The NDP is raising a red flag about a loophole in the Canada Health Act that allows private clinics to profit from out-of-province patients by charging them higher fees than in-province patients for insured services.
NDP MP Don Davies tabled the motion on public health care funding and delivery one day after premiers accepted the Prime Minister’s 10-year health care funding proposal. The motion notes the Prime Minister’s flip flop from being critical of expanding for-profit clinics to applauding Ontario Premier Doug Ford’s proposal to expand for-profit clinics.
Davies flagged a “serious” loophole during the House of Commons debate last Thursday. “The Canada Health Act prohibits extra billing. This means that doctors are banned from charging patients more than the medicare rate for an insured service. However, private clinics are getting around that by operating only on patients from other provinces.”

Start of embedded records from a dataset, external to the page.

**config.mk**
```make
export PLATFORM = sky130hd
export DESIGN_NAME = trap_entry_seq
export DESIGN_NICKNAME = d
export VERILOG_FILES = /design/src/rtl/trap_pkg.sv /design/src/rtl/trap_win_map.sv /design/src/rtl/trap_state_regs.sv /design/src/rtl/trap_seq_fsm.sv /design/src/rtl/trap_entry_seq.sv
export SDC_FILE = /design/constraint.sdc
export NUM_CORES = 1
export LEC_CHECK = 0
export ABC_AREA = 1
export BUFFER_PORTS_ARGS = -buffer_cell sky130_fd_sc_hd__clkbuf_2
export CORE_MARGIN = 1
export CORE_UTILIZATION = 45
export DETAILED_ROUTE_END_ITERATION = 6
export PLACE_DENSITY = 0.79
export SLEW_MARGIN = 5
export SYNTH_ARGS = -nofsm -noshare
export SYNTH_HDL_FRONTEND = slang
export SYNTH_SLANG_ARGS = --single-unit
```
**constraint.sdc**
```tcl
create_clock -name clk -period 2.1 [get_ports clk]
set_clock_uncertainty 0.1 [all_clocks]
set_input_delay 0.63 -clock clk [delete_from_list [all_inputs] [get_ports clk]]
set_output_delay 0.63 -clock clk [all_outputs]
set_load 0.01 [all_outputs]
```
**src/rtl/trap_pkg.sv**
```systemverilog
// Shared types and constants for the trap entry sequencer.
// Assumes a window-relative register numbering of 0..31 where 8..31 are windowed.
package trap_pkg;

    typedef enum logic [1:0] {
        SQ_IDLE   = 2'd0,
        SQ_WR_PC  = 2'd1,
        SQ_WR_NPC = 2'd2
    } seq_state_e;

    localparam int          WIN_STRIDE   = 16;
    localparam logic [4:0]  SLOT_RET_PC  = 5'd17;
    localparam logic [4:0]  SLOT_RET_NPC = 5'd18;
    localparam logic [4:0]  FIRST_WINREG = 5'd8;

endpackage

```
**src/rtl/trap_win_map.sv**
```systemverilog
// Maps a window-relative register index onto the physical register file.
// Assumes NWIN is a power of two, so address wrap is plain truncation.
module trap_win_map #(
    parameter int NWIN = 8,
    localparam int CW  = (NWIN > 1) ? $clog2(NWIN) : 1,
    localparam int AW  = CW + 4
) (
    input  logic [CW-1:0] win,
    input  logic [4:0]    reg_idx,
    output logic [AW-1:0] phys
);
    import trap_pkg::*;

    logic [AW-1:0] base_addr;

    // Window base address: pointer times the window stride.
    always_comb base_addr = {win, 4'b0000};

    // Physical address wraps modulo NWIN*WIN_STRIDE by truncation.
    always_comb phys = base_addr + AW'(reg_idx) - AW'(FIRST_WINREG);

endmodule

```
**src/rtl/trap_state_regs.sv**
```systemverilog
// Holds the window pointer, supervisor/previous-supervisor/trap-enable bits
// and the trap base register. Applies a trap entry or a state load.
// Assumes accept and ld_en are never both high (the sequencer ensures it).
module trap_state_regs #(
    parameter int NWIN = 8,
    parameter int XLEN = 32,
    parameter int TTW  = 8,
    localparam int CW  = (NWIN > 1) ? $clog2(NWIN) : 1,
    localparam int BW  = XLEN - TTW - 4
) (
    input  logic            clk,
    input  logic            rst_n,
    input  logic            accept,
    input  logic [TTW-1:0]  tt,
    input  logic            ld_en,
    input  logic [CW-1:0]   ld_cwp,
    input  logic            ld_sup,
    input  logic            ld_prev_sup,
    input  logic            ld_trap_en,
    input  logic [BW-1:0]   ld_tba,
    input  logic            busy,
    output logic [CW-1:0]   cwp,
    output logic            sup,
    output logic            prev_sup,
    output logic            trap_en,
    output logic [XLEN-1:0] tbr
);
    logic [BW-1:0]  tba_q;
    logic [TTW-1:0] tt_q;

    // Window pointer: decrement with wrap on trap, or load.
    always_ff @(posedge clk) begin
        if (!rst_n)      cwp <= '0;
        else if (accept) cwp <= cwp - CW'(1);
        else if (ld_en)  cwp <= ld_cwp;
    end

    // Processor state bits: save supervisor, force supervisor, drop trap enable.
    always_ff @(posedge clk) begin
        if (!rst_n) begin
            sup      <= 1'b1;
            prev_sup <= 1'b0;
            trap_en  <= 1'b0;
        end else if (accept) begin
            prev_sup <= sup;
            sup      <= 1'b1;
            trap_en  <= 1'b0;
        end else if (ld_en) begin
            sup      <= ld_sup;
            prev_sup <= ld_prev_sup;
            trap_en  <= ld_trap_en;
        end
    end

    // Trap base register fields: base kept on trap, type field overwritten.
    always_ff @(posedge clk) begin
        if (!rst_n) begin
            tba_q <= '0;
            tt_q  <= '0;
        end else if (accept) begin
            tt_q  <= tt;
        end else if (ld_en) begin
            tba_q <= ld_tba;
            tt_q  <= '0;
        end
    end

    // Trap base register view with a zero low nibble.
    always_comb tbr = {tba_q, tt_q, 4'b0000};

    AST_CWP_WRAP: assert property (@(posedge clk) disable iff (!rst_n)
        accept |=> cwp == CW'($past(cwp) - CW'(1)));
    AST_SUP_SAVE: assert property (@(posedge clk) disable iff (!rst_n)
        accept |=> (sup && !trap_en && prev_sup == $past(sup)));
    AST_TBR_FIELD: assert property (@(posedge clk) disable iff (!rst_n)
        accept |=> (tbr[TTW+3:4] == $past(tt) &&
                    tbr[XLEN-1:TTW+4] == $past(tbr[XLEN-1:TTW+4])));
    AST_BUSY_HOLD: assert property (@(posedge clk) disable iff (!rst_n)
        busy |=> ($stable(cwp) && $stable(tbr) && $stable(sup)));

endmodule

```
**src/rtl/trap_seq_fsm.sv**
```systemverilog
// Two-step trap entry sequencer: accepts a trap when idle, captures the
// return PC pair and steps through one register write per cycle.
// Assumes the register file accepts a write every cycle.
module trap_seq_fsm #(
    parameter int XLEN = 32
) (
    input  logic            clk,
    input  logic            rst_n,
    input  logic            trap_req,
    input  logic            ld_req,
    input  logic [XLEN-1:0] cur_pc,
    input  logic [XLEN-1:0] cur_npc,
    output logic            accept,
    output logic            ld_en,
    output trap_pkg::seq_state_e state,
    output logic            busy,
    output logic            done,
    output logic [XLEN-1:0] ret_pc,
    output logic [XLEN-1:0] ret_npc
);
    import trap_pkg::*;

    // Acceptance and load arbitration: only when idle, trap before load.
    always_comb begin
        accept = trap_req && (state == SQ_IDLE);
        ld_en  = ld_req && !trap_req && (state == SQ_IDLE);
    end

    // State progression: idle -> write PC -> write next PC -> idle.
    always_ff @(posedge clk) begin
        if (!rst_n) state <= SQ_IDLE;
        else begin
            unique case (state)
                SQ_IDLE:   if (accept) state <= SQ_WR_PC;
                SQ_WR_PC:  state <= SQ_WR_NPC;
                SQ_WR_NPC: state <= SQ_IDLE;
                default:   state <= SQ_IDLE;
            endcase
        end
    end

    // Return PC pair capture at acceptance.
    always_ff @(posedge clk) begin
        if (!rst_n) begin
            ret_pc  <= '0;
            ret_npc <= '0;
        end else if (accept) begin
            ret_pc  <= cur_pc;
            ret_npc <= cur_npc;
        end
    end

    // Status decode of the state register.
    always_comb begin
        busy = (state != SQ_IDLE);
        done = (state == SQ_WR_NPC);
    end

    AST_TWO_STEP: assert property (@(posedge clk) disable iff (!rst_n)
        (state == SQ_WR_PC) |=> (state == SQ_WR_NPC));
    AST_DONE_PULSE: assert property (@(posedge clk) disable iff (!rst_n)
        done |=> !done);
    AST_ACCEPT_IDLE: assert property (@(posedge clk) disable iff (!rst_n)
        accept |=> (state == SQ_WR_PC));

endmodule

```
**src/rtl/trap_entry_seq.sv**
```systemverilog
// Trap entry sequencer top: state registers, two-cycle write sequence into
// the new window's locals, and fetch redirect to the trap vector.
// Assumes NWIN is a power of two and XLEN >= 16.
module trap_entry_seq #(
    parameter int NWIN = 8,
    parameter int XLEN = 32,
    localparam int TTW = 8,
    localparam int CW  = (NWIN > 1) ? $clog2(NWIN) : 1,
    localparam int AW  = CW + 4,
    localparam int BW  = XLEN - TTW - 4
) (
    input  logic            clk,
    input  logic            rst_n,
    input  logic            trap_req,
    input  logic [TTW-1:0]  trap_type,
    input  logic [XLEN-1:0] cur_pc,
    input  logic [XLEN-1:0] cur_npc,
    input  logic            ld_req,
    input  logic [CW-1:0]   ld_cwp,
    input  logic            ld_sup,
    input  logic            ld_prev_sup,
    input  logic            ld_trap_en,
    input  logic [BW-1:0]   ld_tba,
    output logic            busy,
    output logic            done,
    output logic [XLEN-1:0] new_pc,
    output logic [XLEN-1:0] new_npc,
    output logic [CW-1:0]   cwp,
    output logic            sup,
    output logic            prev_sup,
    output logic            trap_en,
    output logic [XLEN-1:0] tbr,
    output logic            rf_we,
    output logic [AW-1:0]   rf_waddr,
    output logic [XLEN-1:0] rf_wdata
);
    import trap_pkg::*;

    logic                 accept;
    logic                 ld_en;
    seq_state_e           state;
    logic [XLEN-1:0]      ret_pc;
    logic [XLEN-1:0]      ret_npc;
    logic [4:0]           slot;

    trap_seq_fsm #(.XLEN(XLEN)) u_fsm (
        .clk     (clk),
        .rst_n   (rst_n),
        .trap_req(trap_req),
        .ld_req  (ld_req),
        .cur_pc  (cur_pc),
        .cur_npc (cur_npc),
        .accept  (accept),
        .ld_en   (ld_en),
        .state   (state),
        .busy    (busy),
        .done    (done),
        .ret_pc  (ret_pc),
        .ret_npc (ret_npc)
    );

    trap_state_regs #(.NWIN(NWIN), .XLEN(XLEN), .TTW(TTW)) u_state (
        .clk        (clk),
        .rst_n      (rst_n),
        .accept     (accept),
        .tt         (trap_type),
        .ld_en      (ld_en),
        .ld_cwp     (ld_cwp),
        .ld_sup     (ld_sup),
        .ld_prev_sup(ld_prev_sup),
        .ld_trap_en (ld_trap_en),
        .ld_tba     (ld_tba),
        .busy       (busy),
        .cwp        (cwp),
        .sup        (sup),
        .prev_sup   (prev_sup),
        .trap_en    (trap_en),
        .tbr        (tbr)
    );

    // Select the window-relative slot and data for the current write step.
    always_comb begin
        rf_we    = (state == SQ_WR_PC) || (state == SQ_WR_NPC);
        slot     = (state == SQ_WR_NPC) ? SLOT_RET_NPC : SLOT_RET_PC;
        rf_wdata = (state == SQ_WR_NPC) ? ret_npc : ret_pc;
    end

    trap_win_map #(.NWIN(NWIN)) u_map (
        .win    (cwp),
        .reg_idx(slot),
        .phys   (rf_waddr)
    );

    // Fetch redirect target: trap vector and its successor.
    always_comb begin
        new_pc  = tbr;
        new_npc = tbr + XLEN'(4);
    end

    AST_WE_BUSY: assert property (@(posedge clk) disable iff (!rst_n)
        rf_we |-> busy);
    AST_LOCAL_SLOT: assert property (@(posedge clk) disable iff (!rst_n)
        rf_we |-> (rf_waddr[AW-1:4] == cwp &&
                   (rf_waddr[3:0] == 4'd9 || rf_waddr[3:0] == 4'd10)));
    AST_NPC_STEP: assert property (@(posedge clk) disable iff (!rst_n)
        (rf_we && rf_waddr[3:0] == 4'd9) |=> (rf_we && rf_waddr[3:0] == 4'd10));

endmodule

```
==> results of run 1 <==
metal layers:
metal  vias up  share of wire
li1       2241              -
met1      1998           0.42
met2       191           0.50
met3        16          0.064
met4         0          0.015
met5         -              0
registers in the layout, summed over array words and instances (netlist names):
signal / flops
u_state.cwp: 3
u_state.prev_sup: 1
u_state.tba_q: 20
u_state.trap_en: 1
u_state.sup: 1
u_fsm.state: 2
u_fsm.ret_npc: 32
u_state.tt_q: 8
u_fsm.ret_pc: 32
cells in the final DEF, fill, tap and decap left out, types with 10 or more instances in the layout:
| cell type | synthesis | layout |
|---|---|---|
| o21ai_1 | 11 | 11 |
| conb_1 | 2 | 14 |
| a21oi_1 | 13 | 13 |
| nor2_1 | 170 | 170 |
| inv_1 | 13 | 11 |
| clkbuf_2 | 0 | 227 |
| dfxtp_1 | 100 | 99 |
| nand2_1 | 131 | 131 |
| buf_4 | 82 | 10 |
| o21ai_0 | 78 | 78 |
critical path: stages (launching register included):
cell,delay [ps]
dfxtp_2,360
inv_4,50
ha_4,190
inv_8,110
clkbuf_16,150
nand2_1,50
nand2_1,70
clkbuf_2,130
how the worst max path moves through the flow:
| stage | start | to | slack (ps) | cells past startpoint |
|---|---|---|---|---|
| detailed placement | u_fsm.state[0] | rf_wdata[0] | 100 | 7 |
| global placement | u_fsm.state[0] | rf_wdata[0] | 130 | 7 |
| CTS | u_fsm.state[0] | rf_wdata[0] | -130 | 7 |
| floorplan | u_fsm.state[0] | rf_wdata[10] | 10 | 7 |
| finish | u_fsm.state[0] | rf_wdata[24] | -100 | 7 |
| global route | u_fsm.state[0] | rf_wdata[2] | -170 | 7 |
timing repair:
item | in CTS | in global routing
gates resized for setup | 11 | 7
gates cloned | 3 | 2
hold buffers | 0 | 0
endpoints found under the setup margin | 35 | 36
setup buffers | 1 | 1
cells by family after synthesis:
family | synth area share
AOI/OAI and AO/OA | 0.114
adders and majority gates | 0.0137
buffers and inverters | 0.175
DFF | 0.439
other | 0.00165
and+or+nand+nor | 0.256
area by class of cell:
| type | count | share of cell area |
|---|---|---|
| Tap cell | 133 | 0.0292 |
| Multi-Input combinational cell | 430 | 0.319 |
| Clock buffer | 10 | 0.0224 |
| Clock inverter | 6 | 0.0121 |
| Inverter | 15 | 0.0117 |
| Timing Repair Buffer | 250 | 0.254 |
| Sequential cell | 100 | 0.352 |
metrics by stage:
stage | setup TNS, ps | cells | util | instance area (µm²) | hold WS, ps
after floorplan | 0 | 656 | - | 4600 | 355
after global placement | 0 | 922 | 0.545 | 5330 | 363
after detailed placement | 0 | 922 | 0.545 | 5330 | 366
after CTS | -3430 | 942 | 0.578 | 5650 | 371
after global routing | -4780 | 944 | 0.582 | 5690 | 385
final | -2140 | 944 | 0.582 | 5690 | 375
where the power goes:
part	leakage, nW	internal (mW)	switching (mW)
clock	0.0977	0.564	0.688
sequential	0.825	2.15	0.171
combinational	2.10	0.672	0.917
==> impl_metrics.json, run 1 <==
{
  "synthArstFlopShare": 0,
  "cts_made_buffers": 9,
  "hp-start": "u_state.trap_en",
  "status": "complete, but fails checks",
  "areaGrowthSynthToFinish_pct": 24.9,
  "die_h_um": 103,
  "cts-root-buf": "clkbuf_8",
  "relSlewSlack": 0.618,
  "num_antenna_cells": 0,
  "grt_pass1_wl_um": 18300,
  "yosysMostFrequentCell": "nor2_1",
  "gp_congestion": 0.809,
  "whs_path_depth": 2,
  "drtIter0Drc": 168,
  "grt_pass1_vias": 3801,
  "setup_viol": 32,
  "dpl_worst_slack_ps": 98.8,
  "ff_latch_area_um2": 2000,
  "dp_hpwl_um": 8250,
  "clk_pin_slew_worst_paths_ps": 100,
  "drc": 0,
  "syn_inst": 644,
  "use_met1": 0.284,
  "power_density_nw_per_um2": 908,
  "totalWireLength_um": 12200,
  "peakVddDrop_mv": 0.442,
  "fin_ws_ps": -98.1,
  "synth-seq-cells": 100,
  "nets": 913,
  "finalCritPeriodShare": 1.05,
  "synth-edff-count": 0,
  "ys_seq_area_frac": 0.439,
  "fmax_mhz": 455,
  "gr-usage-met2": 0.378,
  "rrSetupSlack_ps": 240,
  "yosysTopAreaCell": "dfxtp_1",
  "drv_slew": 0,
  "antenna_found_initial": 0,
  "fin_crit_ps": 2200,
  "grt_start_max_net_pins": 65,
  "clk_latency_ps": 350,
  "cts_tree": "built",
  "overflow": 0,
  "drtAntennaViolNets": 0,
  "cts_num_sinks": 100,
  "synth_commonest_cells": "nor2_1 (170), nand2_1 (131), dfxtp_1 (100)",
  "tightest_slew_ps": 574,
  "hold_end": "u_state.trap_en",
  "post_drt_wl_per_cell_um": 12.9,
  "rsz0062_at_grt": "true",
  "finalHoldViolations": 0,
  "holdCritPathClass": "flip-flop to flip-flop",
  "met3_usage": 0.0366,
  "fill_cells": 984,
  "yosysWarnings": 0,
  "die_w_um": 103,
  "rows": 36,
  "syn-cell-area_um2": 4560,
  "rr_worst_depth": 7,
  "busiest_layer": "met2",
  "multi_input_area_um2": 1820,
  "leakagePower_nw": 3.02,
  "ys_top_cells_by_area": "dfxtp_1 (44%), nor2_1 (14%), buf_4 (14%), nand2_1 (11%), o21ai_0 (8.6%)",
  "crit_type": "flip-flop to output port",
  "drive_above_1_share": 0.338,
  "netlist.area_leader.share": 0.439,
  "r2r_end": "u_fsm.ret_npc[17]",
  "synthFlopType": "dfxtp_1",
  "ios": 246,
  "ys_types": 19,
  "start_util": 0.466,
  "first_pass_iters": 5,
  "syn_avg_cell_area_um2": 7.07,
  "startpoint_type": "flip-flop",
  "core-area_um2": 9770,
  "cp_max_fo": 5,
  "finalPower_mw": 5.17,
  "ctsHtreeMaxLevel": 3,
  "cp-end-kind": "output port",
  "cp.arrival_ps": 1470,
  "cap_violations": 0,
  "worstPathRequired_ps": 1370,
  "viasPerCell": 4.71,
  "vias": 4446,
  "portBuffers": 231,
  "fp.dieArea_um2": 10500,
  "r2r-start": "u_fsm.state[0]",
  "grtUsageTotal": 0.224,
  "clk_path_buf_depth": 2,
  "violations": "negative setup slack"
}
Power figures use the tool's default switching activity.
==> run 2, diff against run 1 <==
Settings changed: BUFFER_PORTS_ARGS -buffer_cell sky130_fd_sc_hd__clkbuf_2 to -buffer_cell sky130_fd_sc_hd__buf_2, CORE_UTILIZATION 45 to 46, CTS_BUF_LIST from default to sky130_fd_sc_hd__clkbuf_8, PLACE_DENSITY 0.79 to 0.81.
==> run 2 against run 1 <==
  * The flow still finishes with violations (negative setup slack)
  * Final area is 5.7% higher
  * Critical path type unchanged
  * Setup slack got worse by 5.9 ps
  * Power is 4.1% higher
  * Register-to-register slack got worse by 40 ps
  * Sequential cell count did not move
  * Cell count down 0.11%
  * Routed wire length is 0.58% lower
  * Highest routed layer unchanged
  * Die area down 2.1%
  * Maximum frequency is 0.27% lower
  * Hold slack better by 4.4 ps
  * Via count hardly changed
==> impl_metrics.json, run 2 (synthesis results as in run 1) <==
{
  "busiest_layer": "met2",
  "cts_tree": "built",
  "startpoint_type": "flip-flop",
  "cp_slowest_cell": "dfxtp_2",
  "reg_top3": "u_fsm.ret_npc x32, u_fsm.ret_pc x32, u_state.tba_q x20",
  "cts_num_sinks": 100,
  "cp-end-kind": "output port",
  "totalWireLength_um": 12100,
  "core-area_um2": 9420,
  "die_h_um": 102,
  "pwr-share-comb": 0.330,
  "finalCritPeriodShare": 1.05,
  "clock_power_share": 0.234,
  "die_w_um": 102,
  "finalNonFillerCells": 943,
  "fmax_mhz": 454,
  "grt_pass1_vias": 3898,
  "cp.arrival_ps": 1470,
  "start_util": 0.484,
  "crit_type": "flip-flop to output port",
  "fp.dieArea_um2": 10300,
  "worstPathRequired_ps": 1370,
  "peakVddDrop_mv": 0.467,
  "cts_made_buffers": 9,
  "rsz0062_at_grt": "true",
  "cts-root-buf": "clkbuf_8",
  "clk_path_buf_depth": 2,
  "most-common-layout-cells": "buf_2 (222), nor2_1 (170), dfxtp_1 (99), nand2_1 (89), o21ai_0 (78)",
  "gr-usage-met2": 0.394,
  "setup_tns_ps": -2790,
  "clk_latency_ps": 340,
  "status": "complete, but fails checks",
  "first_pass_iters": 6,
  "power_frac_seq": 0.437,
  "ios": 246,
  "clk_pin_slew_worst_paths_ps": 90,
  "finalHoldViolations": 0,
  "ff_latch_area_um2": 2000,
  "num_antenna_cells": 0,
  "drtAntennaViolNets": 0,
  "critPathBufInv": 5,
  "overflow": 0,
  "grt_pass1_wl_um": 18400,
  "fin_crit_ps": 2200,
  "cap_violations": 0,
  "multi_input_area_um2": 1990,
  "crit_path_frequent_cell": "nand2_1",
  "drc": 0,
  "use_met1": 0.285,
  "leakagePower_nw": 3.18,
  "drv_slew": 0,
  "vias": 4447,
  "violations": "negative setup slack",
  "areaGrowthSynthToFinish_pct": 32.0,
  "fin_ws_ps": -104,
  "grt_start_max_net_pins": 89,
  "power_density_nw_per_um2": 894,
  "gp_congestion": 0.783,
  "fill_cells": 846,
  "holdCritPathClass": "flip-flop to flip-flop",
  "cp_cell_sequence": "inv_2, ha_4, inv_6, buf_8, buf_16, nand2_1, nand2_1, buf_2",
  "internal-power_mw": 3.55,
  "drtIter0Drc": 197,
  "ctsHtreeMaxLevel": 3,
  "viasPerCell": 4.72,
  "p_switching_mw": 1.83,
  "met3_usage": 0.0338,
  "hold_buffers": 0,
  "mostFrequentLayoutCell": "buf_2",
  "dp_hpwl_um": 7900,
  "drive_above_1_share": 0.392,
  "cp_max_fo": 8,
  "portBuffers": 231,
  "sw_frac_of_total": 0.340,
  "rows": 35,
  "place_inst": 916,
  "post_drt_wl_per_cell_um": 12.8,
  "nets": 916,
  "antenna_found_initial": 0,
  "grtUsageTotal": 0.228,
  "cpPeakStageDelay_ps": 330,
  "setup_viol": 34,
  "crit_family": "buffers and inverters"
}
## run 2: final timing paths
kind / end / depth (start not counted) / startpoint / slack [ps]
hold reg to reg: u_state.trap_en / 2 / u_state.trap_en / 380
hold / removal: u_state.trap_en / 2 / u_state.trap_en / 380
setup reg to reg: u_fsm.ret_npc[17] / 8 / u_fsm.state[0] / 200
setup / recovery: rf_wdata[19] / 8 / u_fsm.state[0] / -100
## run 2: through the flow
stage	hold slack, ps	power [mW]	util	area, µm²	worst slack, ps
2_1_floorplan	355	3.39	-	4600	13.2
3_3_place_gp	360	3.79	0.564	5310	223
3_5_place_dp	361	3.81	0.564	5310	194
4_1_cts	371	5.29	0.617	5810	-113
5_1_grt	379	5.71	0.639	6010	-181
6_report	380	5.38	0.639	6010	-104
## run 2: power by group through the flow
stage,clock (mW),combinational (mW),sequential (mW)
6_report,1.26,1.77,2.35
3_5_place_dp,0,1.45,2.36
3_3_place_gp,0,1.44,2.35
2_1_floorplan,0,1.04,2.35
4_1_cts,1.30,1.66,2.33
5_1_grt,1.37,1.97,2.38
## run 2: routing by layer
layer	vias to the layer above	routed length [µm]
met4	0	224
met3	17	755
met5	-	0
li1	2249	-
met1	1998	5110
met2	183	6010
## run 2: area by class of cell
type	count	area share
flip-flops and latches	100	0.333
multi-input cells	430	0.331
repair buffers	253	0.264
well taps	129	0.0268
clock buffers	10	0.0229
clock inverters	6	0.0119
inverters	15	0.0102
## run 2: worst min-delay path: stages, from the launching register on
cell,delay (ps)
dfxtp_1,320
nand2_1,60
a21boi_0,70
## run 2: timing repair
item                                    4_1_cts  5_1_grt
buffers inserted                              4        1
gates cloned                                  5        1
endpoints found under the setup margin       34       37
resized for setup                            46       42
pin swaps                                     1        1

The motion calls on the government to ensure that the funding is not used to expand for-profit care, but instead to invest in the public health care system, to hire more staff and to reduce wait time. It calls for an amendment to Canada Health Act to close loopholes that allow for the expansion of two-tier health care in Canada.
NDP Leader Jagmeet Singh spoke in support of the motion. “We have a choice. We can stop the for-profit system from cannibalizing our hospital workers and our emergency room workers, or we can allow the American-style for-profit U.S. private health care system to flourish.”
Singh urged, “Every member of Parliament now has a choice to make. I urge all members of the House of Commons to think of the families in their communities, vote in support of this motion and defend our universal public health care system.”
Davies requested a recorded vote and the matter has been deferred to March 6, 2023.
CUPE believes the federal government must insist on even more stringent conditions to ensure new funding is only spent on strengthening the public health care system. Access to care should be based on medical need, not ability to pay.